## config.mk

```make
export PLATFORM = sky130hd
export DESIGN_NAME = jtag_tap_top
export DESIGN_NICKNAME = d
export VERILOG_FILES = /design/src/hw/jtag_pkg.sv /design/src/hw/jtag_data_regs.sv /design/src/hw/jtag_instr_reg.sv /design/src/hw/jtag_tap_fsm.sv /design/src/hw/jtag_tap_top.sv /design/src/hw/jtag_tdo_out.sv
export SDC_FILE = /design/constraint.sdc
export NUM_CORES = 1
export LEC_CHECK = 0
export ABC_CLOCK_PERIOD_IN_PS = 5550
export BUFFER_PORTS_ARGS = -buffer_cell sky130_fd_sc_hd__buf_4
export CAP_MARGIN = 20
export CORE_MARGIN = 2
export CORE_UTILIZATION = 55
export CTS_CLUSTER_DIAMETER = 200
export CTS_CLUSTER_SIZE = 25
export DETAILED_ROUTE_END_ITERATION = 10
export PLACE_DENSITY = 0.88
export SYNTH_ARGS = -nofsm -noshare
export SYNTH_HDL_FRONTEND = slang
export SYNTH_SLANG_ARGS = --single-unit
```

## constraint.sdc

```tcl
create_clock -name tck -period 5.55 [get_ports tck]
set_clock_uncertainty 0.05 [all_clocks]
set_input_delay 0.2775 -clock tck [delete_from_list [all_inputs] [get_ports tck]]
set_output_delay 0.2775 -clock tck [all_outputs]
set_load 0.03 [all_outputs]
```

-=-=-=-=-

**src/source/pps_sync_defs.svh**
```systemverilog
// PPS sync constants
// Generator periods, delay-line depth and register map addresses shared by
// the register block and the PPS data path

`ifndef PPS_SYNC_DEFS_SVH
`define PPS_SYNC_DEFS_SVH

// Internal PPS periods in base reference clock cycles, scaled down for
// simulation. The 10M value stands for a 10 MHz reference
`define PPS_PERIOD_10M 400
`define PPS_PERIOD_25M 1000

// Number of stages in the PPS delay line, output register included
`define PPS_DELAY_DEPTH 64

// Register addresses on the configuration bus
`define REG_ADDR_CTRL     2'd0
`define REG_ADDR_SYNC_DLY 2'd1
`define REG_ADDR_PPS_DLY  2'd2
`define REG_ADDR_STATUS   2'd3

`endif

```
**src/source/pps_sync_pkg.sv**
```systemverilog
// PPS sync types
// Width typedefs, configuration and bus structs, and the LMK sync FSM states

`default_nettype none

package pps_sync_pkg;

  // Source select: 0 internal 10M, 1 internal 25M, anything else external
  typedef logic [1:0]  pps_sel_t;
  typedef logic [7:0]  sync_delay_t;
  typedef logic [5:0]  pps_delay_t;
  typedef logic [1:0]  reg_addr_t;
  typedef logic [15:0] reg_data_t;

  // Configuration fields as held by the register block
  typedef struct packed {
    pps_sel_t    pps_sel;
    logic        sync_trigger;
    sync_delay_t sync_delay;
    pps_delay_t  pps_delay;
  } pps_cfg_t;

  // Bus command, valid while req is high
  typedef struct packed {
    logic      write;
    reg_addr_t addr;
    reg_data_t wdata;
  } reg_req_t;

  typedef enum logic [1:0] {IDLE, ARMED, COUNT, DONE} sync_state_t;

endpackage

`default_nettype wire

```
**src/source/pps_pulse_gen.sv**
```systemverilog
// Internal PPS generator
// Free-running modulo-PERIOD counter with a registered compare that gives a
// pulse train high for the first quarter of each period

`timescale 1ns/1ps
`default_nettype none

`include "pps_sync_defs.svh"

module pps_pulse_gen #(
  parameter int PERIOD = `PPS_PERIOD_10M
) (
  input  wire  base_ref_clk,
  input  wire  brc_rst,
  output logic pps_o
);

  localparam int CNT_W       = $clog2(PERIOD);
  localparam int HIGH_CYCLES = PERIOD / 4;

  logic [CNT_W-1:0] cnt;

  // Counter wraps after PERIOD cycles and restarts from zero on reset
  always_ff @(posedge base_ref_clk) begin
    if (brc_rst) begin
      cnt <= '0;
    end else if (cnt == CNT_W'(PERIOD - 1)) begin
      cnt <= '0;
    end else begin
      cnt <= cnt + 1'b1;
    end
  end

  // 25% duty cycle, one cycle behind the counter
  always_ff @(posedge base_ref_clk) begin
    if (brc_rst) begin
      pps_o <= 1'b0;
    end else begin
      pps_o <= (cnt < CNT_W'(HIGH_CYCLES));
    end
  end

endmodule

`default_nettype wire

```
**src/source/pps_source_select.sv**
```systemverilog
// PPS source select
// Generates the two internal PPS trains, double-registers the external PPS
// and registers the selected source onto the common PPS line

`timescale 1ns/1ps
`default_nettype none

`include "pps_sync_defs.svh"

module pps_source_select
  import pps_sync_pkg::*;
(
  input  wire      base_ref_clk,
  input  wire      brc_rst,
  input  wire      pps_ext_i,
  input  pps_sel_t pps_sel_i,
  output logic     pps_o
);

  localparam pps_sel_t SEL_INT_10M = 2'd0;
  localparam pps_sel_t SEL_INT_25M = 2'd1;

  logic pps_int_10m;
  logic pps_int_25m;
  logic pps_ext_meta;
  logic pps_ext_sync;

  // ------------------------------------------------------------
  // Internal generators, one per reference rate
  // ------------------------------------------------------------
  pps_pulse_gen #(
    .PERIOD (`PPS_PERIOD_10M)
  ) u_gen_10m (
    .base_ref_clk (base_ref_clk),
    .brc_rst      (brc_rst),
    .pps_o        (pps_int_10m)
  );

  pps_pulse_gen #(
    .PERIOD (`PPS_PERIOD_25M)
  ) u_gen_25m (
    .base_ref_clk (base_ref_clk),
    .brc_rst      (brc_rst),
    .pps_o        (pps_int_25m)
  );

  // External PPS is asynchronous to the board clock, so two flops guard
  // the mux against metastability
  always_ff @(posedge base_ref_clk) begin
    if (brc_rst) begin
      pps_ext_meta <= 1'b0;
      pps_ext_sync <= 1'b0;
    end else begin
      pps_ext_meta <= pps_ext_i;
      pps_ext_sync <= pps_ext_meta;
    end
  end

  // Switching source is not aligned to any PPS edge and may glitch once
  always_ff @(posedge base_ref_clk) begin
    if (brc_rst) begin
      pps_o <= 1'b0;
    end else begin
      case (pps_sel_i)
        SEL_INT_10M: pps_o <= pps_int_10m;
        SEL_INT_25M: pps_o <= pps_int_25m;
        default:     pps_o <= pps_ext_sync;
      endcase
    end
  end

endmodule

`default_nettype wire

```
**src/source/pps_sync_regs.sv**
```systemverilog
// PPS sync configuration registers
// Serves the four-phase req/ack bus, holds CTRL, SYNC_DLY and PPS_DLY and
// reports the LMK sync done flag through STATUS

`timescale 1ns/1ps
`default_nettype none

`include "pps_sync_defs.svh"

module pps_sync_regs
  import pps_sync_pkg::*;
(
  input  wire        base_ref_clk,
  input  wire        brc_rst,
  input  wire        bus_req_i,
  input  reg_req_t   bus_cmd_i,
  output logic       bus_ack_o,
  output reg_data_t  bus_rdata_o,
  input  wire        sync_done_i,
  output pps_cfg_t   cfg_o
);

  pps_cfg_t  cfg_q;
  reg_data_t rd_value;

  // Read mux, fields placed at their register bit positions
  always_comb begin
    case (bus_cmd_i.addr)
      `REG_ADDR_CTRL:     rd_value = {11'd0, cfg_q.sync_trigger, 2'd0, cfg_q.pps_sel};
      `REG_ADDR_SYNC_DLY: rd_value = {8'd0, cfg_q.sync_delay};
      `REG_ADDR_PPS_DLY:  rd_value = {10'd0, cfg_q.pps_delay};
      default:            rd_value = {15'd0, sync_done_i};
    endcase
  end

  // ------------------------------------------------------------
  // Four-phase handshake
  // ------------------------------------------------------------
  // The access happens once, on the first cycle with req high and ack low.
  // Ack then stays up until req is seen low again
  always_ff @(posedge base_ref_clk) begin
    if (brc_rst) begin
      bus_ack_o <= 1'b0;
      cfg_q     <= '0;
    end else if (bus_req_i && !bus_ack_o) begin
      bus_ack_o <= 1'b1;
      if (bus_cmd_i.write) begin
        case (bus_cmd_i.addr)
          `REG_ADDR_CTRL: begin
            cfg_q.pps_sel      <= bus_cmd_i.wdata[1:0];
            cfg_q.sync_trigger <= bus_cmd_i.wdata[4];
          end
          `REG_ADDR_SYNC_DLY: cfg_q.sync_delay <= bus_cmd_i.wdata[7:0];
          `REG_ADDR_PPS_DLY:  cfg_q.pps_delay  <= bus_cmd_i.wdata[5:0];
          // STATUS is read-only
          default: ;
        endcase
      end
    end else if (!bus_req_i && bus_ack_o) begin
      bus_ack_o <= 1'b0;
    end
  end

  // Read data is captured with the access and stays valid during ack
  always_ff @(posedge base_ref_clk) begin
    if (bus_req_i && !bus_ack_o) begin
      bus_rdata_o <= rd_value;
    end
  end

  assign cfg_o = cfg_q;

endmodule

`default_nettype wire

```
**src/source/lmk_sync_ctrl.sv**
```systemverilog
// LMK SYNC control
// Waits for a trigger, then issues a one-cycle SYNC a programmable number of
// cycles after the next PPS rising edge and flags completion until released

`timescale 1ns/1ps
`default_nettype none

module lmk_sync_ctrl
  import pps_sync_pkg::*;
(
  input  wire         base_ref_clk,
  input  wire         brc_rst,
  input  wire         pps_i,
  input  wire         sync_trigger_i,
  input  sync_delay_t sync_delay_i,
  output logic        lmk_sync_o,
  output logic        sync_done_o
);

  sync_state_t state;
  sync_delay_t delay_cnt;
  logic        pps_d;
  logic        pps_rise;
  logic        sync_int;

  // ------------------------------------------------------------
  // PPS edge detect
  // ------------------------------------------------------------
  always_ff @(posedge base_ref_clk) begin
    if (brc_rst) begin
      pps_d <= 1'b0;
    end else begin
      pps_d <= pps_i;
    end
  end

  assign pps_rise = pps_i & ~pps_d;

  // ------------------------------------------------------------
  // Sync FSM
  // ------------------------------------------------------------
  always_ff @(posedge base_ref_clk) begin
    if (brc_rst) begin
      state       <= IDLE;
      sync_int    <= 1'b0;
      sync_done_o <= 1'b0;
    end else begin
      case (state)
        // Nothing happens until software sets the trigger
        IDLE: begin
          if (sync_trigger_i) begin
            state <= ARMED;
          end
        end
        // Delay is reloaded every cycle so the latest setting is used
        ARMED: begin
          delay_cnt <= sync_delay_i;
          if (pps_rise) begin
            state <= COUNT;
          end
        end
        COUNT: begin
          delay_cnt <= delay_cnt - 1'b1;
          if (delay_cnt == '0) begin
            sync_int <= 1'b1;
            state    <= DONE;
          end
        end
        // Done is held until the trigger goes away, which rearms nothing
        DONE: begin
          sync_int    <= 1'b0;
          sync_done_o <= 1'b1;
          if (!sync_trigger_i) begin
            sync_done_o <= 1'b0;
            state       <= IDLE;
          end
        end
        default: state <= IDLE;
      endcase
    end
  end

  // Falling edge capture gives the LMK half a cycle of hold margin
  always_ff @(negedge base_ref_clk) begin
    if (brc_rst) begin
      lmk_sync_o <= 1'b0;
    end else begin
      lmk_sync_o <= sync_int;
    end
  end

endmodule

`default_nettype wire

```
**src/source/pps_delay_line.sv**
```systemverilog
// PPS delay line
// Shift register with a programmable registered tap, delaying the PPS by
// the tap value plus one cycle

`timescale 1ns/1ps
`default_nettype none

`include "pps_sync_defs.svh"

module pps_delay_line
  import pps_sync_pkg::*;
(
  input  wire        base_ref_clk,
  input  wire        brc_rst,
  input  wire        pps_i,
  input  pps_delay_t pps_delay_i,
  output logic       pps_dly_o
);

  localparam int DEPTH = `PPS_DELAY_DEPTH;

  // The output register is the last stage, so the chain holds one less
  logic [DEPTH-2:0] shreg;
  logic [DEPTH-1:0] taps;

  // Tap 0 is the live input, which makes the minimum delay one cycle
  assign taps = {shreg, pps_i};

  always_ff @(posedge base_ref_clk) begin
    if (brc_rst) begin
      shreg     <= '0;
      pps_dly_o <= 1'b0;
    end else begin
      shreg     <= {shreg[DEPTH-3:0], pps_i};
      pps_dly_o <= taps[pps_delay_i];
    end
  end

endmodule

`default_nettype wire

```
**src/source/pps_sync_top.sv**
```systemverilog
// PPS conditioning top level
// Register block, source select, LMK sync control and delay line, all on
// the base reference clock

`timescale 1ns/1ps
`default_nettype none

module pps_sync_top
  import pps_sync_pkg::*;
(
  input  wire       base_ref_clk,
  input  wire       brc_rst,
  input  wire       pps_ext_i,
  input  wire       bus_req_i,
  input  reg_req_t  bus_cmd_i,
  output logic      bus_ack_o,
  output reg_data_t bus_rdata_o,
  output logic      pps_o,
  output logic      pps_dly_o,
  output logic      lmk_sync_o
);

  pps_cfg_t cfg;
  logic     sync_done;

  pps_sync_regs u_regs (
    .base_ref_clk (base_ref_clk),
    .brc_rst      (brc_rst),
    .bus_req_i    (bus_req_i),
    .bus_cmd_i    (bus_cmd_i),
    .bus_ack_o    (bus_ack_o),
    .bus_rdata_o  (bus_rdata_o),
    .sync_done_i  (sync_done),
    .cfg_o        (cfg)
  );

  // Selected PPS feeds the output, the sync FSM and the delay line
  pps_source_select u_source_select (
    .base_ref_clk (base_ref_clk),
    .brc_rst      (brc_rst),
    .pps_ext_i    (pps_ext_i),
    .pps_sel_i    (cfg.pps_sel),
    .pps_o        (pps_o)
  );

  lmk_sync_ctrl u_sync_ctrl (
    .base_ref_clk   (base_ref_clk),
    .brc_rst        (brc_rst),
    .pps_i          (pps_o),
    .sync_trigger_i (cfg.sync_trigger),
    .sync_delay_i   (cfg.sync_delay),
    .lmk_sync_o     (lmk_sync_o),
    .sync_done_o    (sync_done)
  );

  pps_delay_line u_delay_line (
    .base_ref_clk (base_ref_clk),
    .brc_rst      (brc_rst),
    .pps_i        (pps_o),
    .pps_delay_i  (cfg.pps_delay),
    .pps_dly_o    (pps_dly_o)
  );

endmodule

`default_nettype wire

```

-=-=-=-=-

== ACTIVITY ==
Go through the entries and copy each line holding the string "localparam".

== RESPONSE ==
  localparam int CNT_W       = $clog2(PERIOD);
  localparam int HIGH_CYCLES = PERIOD / 4;
  localparam pps_sel_t SEL_INT_10M = 2'd0;
  localparam pps_sel_t SEL_INT_25M = 2'd1;
  localparam int DEPTH = `PPS_DELAY_DEPTH;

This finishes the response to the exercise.